I've been reflecting on the kinds of learning that are actually possible in different scenarios. Take a fairly generic breakdown of types of learning as described by Illeris (2009):
  1. Cumulative - low-level conditioning
  2. Assimulative - learning by addition
  3. Accommodative - learning that includes an element of unlearning or reformation
  4. Transformative - restructuring of a fundamental nature, e.g. of the personality
Mandatory training is an area that has seen increasing use of 'e-learning'. The kinds of subjects involved are fairly momentous, for example, equality and diversity. We would all like to live in a society that values difference and where people can get on with their jobs enjoying the sense of dignity and respect that helps keep them well motivated to function optimally in an organisation. But what kind of learning is required to move an individual from a position of 'hardened bigot' to 'respectful admirer of difference'? That would surely require accommodative or transformative learning. Is that possible in an 'e-learning' package? Let's say this is hard, but perhaps not impossible. Then add in the situation, the context, within which that 'e-learning' package is used: e.g. where 'learners' are time-poor, the main motive is one of compulsion and monitoring by 'big brother'; the materials themselves are electronic 'page-turners' and their assessment is aimed at ensuring you've read through, not that you have become a 'better person'.

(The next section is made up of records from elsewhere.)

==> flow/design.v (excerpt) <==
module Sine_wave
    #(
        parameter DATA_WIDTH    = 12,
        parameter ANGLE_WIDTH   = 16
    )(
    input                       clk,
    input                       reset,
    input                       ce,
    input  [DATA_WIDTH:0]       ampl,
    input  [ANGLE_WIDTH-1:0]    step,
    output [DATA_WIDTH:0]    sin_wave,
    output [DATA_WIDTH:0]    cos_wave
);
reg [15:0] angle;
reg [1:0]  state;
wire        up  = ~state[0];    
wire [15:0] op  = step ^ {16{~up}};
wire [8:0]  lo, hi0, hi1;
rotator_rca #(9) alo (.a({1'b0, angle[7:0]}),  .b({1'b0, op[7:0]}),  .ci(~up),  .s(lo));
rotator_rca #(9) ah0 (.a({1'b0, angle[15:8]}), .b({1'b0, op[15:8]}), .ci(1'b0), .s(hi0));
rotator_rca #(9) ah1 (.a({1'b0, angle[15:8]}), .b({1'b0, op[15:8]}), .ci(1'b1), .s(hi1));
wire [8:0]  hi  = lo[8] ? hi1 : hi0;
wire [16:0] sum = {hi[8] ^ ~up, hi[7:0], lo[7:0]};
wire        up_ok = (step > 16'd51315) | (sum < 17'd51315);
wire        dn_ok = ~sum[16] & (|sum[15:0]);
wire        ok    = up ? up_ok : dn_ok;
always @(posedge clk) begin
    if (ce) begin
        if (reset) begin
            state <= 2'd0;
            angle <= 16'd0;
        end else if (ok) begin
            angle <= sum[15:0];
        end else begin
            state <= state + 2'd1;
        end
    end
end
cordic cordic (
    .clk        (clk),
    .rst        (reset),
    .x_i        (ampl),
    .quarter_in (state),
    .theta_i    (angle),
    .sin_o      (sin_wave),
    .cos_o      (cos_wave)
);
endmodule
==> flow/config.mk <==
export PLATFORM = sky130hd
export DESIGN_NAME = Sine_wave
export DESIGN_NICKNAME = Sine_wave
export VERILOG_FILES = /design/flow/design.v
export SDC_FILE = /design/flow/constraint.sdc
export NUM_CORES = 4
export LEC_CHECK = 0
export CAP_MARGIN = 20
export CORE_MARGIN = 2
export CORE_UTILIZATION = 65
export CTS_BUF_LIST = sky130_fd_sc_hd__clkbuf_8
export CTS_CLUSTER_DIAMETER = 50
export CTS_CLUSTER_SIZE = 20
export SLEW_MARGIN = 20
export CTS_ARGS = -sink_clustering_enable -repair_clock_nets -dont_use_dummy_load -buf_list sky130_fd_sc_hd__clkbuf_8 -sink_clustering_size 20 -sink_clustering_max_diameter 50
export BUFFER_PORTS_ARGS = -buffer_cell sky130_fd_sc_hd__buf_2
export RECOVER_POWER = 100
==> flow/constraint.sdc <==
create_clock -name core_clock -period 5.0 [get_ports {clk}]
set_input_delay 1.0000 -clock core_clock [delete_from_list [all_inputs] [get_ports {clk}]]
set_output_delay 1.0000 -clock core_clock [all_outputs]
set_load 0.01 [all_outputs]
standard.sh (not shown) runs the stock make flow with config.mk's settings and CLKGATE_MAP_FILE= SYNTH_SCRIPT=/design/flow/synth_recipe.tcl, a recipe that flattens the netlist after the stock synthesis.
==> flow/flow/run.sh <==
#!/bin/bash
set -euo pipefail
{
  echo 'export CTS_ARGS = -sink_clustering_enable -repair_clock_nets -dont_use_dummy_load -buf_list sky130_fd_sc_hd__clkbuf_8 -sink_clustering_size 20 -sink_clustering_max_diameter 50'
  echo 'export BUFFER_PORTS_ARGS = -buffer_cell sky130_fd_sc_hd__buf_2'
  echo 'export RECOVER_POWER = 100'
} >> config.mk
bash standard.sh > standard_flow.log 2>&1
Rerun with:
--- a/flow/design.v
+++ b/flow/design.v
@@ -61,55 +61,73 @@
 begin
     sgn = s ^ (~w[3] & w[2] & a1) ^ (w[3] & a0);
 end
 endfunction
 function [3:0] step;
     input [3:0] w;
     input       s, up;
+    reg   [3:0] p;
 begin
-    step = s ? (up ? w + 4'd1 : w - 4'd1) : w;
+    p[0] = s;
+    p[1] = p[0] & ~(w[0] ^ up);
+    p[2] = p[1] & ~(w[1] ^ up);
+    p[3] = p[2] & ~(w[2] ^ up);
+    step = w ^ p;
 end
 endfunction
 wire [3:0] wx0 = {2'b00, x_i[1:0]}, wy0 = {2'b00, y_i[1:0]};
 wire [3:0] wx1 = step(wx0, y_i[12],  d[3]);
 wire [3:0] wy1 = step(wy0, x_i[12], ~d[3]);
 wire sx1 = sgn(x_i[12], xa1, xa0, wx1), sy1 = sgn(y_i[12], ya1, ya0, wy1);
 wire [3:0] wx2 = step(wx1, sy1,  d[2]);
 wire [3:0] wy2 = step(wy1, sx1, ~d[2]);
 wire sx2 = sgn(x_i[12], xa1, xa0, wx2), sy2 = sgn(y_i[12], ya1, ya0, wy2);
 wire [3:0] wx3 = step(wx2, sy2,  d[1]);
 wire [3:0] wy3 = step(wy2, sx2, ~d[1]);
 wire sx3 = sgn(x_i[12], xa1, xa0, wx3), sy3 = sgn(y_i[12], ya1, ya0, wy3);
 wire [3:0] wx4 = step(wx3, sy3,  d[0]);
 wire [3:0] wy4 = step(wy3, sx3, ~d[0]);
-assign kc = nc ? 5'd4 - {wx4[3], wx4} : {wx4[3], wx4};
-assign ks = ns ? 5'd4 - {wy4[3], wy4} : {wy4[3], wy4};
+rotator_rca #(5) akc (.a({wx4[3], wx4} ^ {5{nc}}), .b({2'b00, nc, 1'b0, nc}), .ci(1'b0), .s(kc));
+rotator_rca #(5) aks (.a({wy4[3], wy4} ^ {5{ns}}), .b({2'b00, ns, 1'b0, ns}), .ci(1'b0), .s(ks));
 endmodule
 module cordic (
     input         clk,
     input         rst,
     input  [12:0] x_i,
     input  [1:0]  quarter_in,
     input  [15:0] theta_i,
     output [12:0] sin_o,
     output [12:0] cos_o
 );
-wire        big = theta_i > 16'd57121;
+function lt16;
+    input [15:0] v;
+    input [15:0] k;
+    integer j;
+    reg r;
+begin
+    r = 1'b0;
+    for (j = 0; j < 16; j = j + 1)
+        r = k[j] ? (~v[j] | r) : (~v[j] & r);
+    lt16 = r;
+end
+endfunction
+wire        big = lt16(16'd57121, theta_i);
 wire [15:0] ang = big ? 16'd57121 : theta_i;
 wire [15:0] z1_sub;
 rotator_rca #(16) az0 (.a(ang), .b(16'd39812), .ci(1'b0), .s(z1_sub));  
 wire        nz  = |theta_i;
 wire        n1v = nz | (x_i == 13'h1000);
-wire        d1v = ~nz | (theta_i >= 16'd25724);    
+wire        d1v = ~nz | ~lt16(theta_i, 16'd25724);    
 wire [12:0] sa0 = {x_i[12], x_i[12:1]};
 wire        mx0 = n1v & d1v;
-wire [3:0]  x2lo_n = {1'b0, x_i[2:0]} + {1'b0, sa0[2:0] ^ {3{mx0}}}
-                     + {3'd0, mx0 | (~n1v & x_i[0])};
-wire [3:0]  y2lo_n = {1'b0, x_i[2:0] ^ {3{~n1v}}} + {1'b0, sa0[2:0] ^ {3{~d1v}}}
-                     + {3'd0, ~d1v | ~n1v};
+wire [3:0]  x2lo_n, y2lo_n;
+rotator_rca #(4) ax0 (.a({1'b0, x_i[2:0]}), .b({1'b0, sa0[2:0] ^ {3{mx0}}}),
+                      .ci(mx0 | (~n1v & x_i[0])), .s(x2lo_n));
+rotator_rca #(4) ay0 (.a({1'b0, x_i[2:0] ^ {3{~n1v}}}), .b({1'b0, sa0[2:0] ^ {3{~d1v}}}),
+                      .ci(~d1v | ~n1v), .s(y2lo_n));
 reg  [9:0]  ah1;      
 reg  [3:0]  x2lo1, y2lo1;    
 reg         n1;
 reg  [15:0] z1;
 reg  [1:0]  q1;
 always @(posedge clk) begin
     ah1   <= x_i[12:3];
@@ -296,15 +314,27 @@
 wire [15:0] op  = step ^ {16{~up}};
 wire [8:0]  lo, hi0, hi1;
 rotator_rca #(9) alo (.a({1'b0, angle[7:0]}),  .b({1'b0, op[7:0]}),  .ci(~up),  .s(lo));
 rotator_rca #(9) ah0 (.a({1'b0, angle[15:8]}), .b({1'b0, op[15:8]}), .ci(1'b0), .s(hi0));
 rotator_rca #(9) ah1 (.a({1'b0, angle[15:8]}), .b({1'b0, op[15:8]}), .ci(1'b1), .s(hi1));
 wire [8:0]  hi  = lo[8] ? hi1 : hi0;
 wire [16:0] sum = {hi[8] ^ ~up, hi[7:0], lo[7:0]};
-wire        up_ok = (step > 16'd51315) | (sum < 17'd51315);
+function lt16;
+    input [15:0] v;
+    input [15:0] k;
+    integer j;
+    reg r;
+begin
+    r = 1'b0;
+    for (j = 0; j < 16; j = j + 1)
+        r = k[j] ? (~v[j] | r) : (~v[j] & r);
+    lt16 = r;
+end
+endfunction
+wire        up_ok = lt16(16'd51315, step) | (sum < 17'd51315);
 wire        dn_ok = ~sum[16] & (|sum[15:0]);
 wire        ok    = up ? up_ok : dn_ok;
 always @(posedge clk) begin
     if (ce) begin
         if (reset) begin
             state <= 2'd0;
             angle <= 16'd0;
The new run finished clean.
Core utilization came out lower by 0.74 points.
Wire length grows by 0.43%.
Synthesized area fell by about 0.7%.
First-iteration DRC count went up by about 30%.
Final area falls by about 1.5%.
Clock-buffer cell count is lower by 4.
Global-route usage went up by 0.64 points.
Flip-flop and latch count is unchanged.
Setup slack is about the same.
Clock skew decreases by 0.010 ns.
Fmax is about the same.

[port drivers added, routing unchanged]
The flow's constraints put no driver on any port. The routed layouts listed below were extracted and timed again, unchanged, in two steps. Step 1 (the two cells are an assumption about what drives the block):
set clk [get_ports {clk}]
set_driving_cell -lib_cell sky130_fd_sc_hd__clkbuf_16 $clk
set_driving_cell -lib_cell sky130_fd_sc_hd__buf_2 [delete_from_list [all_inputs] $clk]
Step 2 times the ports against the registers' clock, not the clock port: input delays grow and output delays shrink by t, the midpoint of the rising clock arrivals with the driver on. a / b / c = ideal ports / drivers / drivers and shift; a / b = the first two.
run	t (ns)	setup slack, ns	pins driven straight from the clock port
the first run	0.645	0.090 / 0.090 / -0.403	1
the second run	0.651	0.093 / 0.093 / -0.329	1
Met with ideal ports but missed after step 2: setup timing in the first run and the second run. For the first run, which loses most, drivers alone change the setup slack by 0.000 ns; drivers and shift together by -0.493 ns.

Train Crash at Montparnasse 1895 It is precisely because of these kinds of scenarios that networked learning needs to stand up and get promoted as an alternative vision for how learning and learners can benefit. Anyone involved in the educational enterprise has a duty to take a critical stance in respect to what is being passed off as 'e-learning'. A good place to begin in order to inform that critique would be the Manifesto written by Beaty et al. I know that is wishful thinking, especially in the face of assertive managerialist and cost/benefit-driven cultures. These cultures undermine education that aspires to learning that is more effective, not to say profound. But what will the real cost to society, organisations and individuals be if all the really important things we are supposed to be and know are 'learned' in such an impoverished way? How do people learn? Can we really load people with 'quick fix' or 'tick-box' learning and expect the same outcomes as we would from when we participate in "learning and teaching environments...  that seek to encourage dialogue, exchange of ideas, intrinsic approaches to study and engagement." (Beaty et al 2002, p6)? I cant put a price on that.

Beaty L, Hodgson V, Mann S and McConnell D (2002) Towards e-quality in networked e-learning in higher education. [Online] Available at:
Illeris K (2009) A comprehensive understanding of human learning. In: K. Illeris ed. Contemporary Theories of Learning. London; New York: Routledge. 7–20.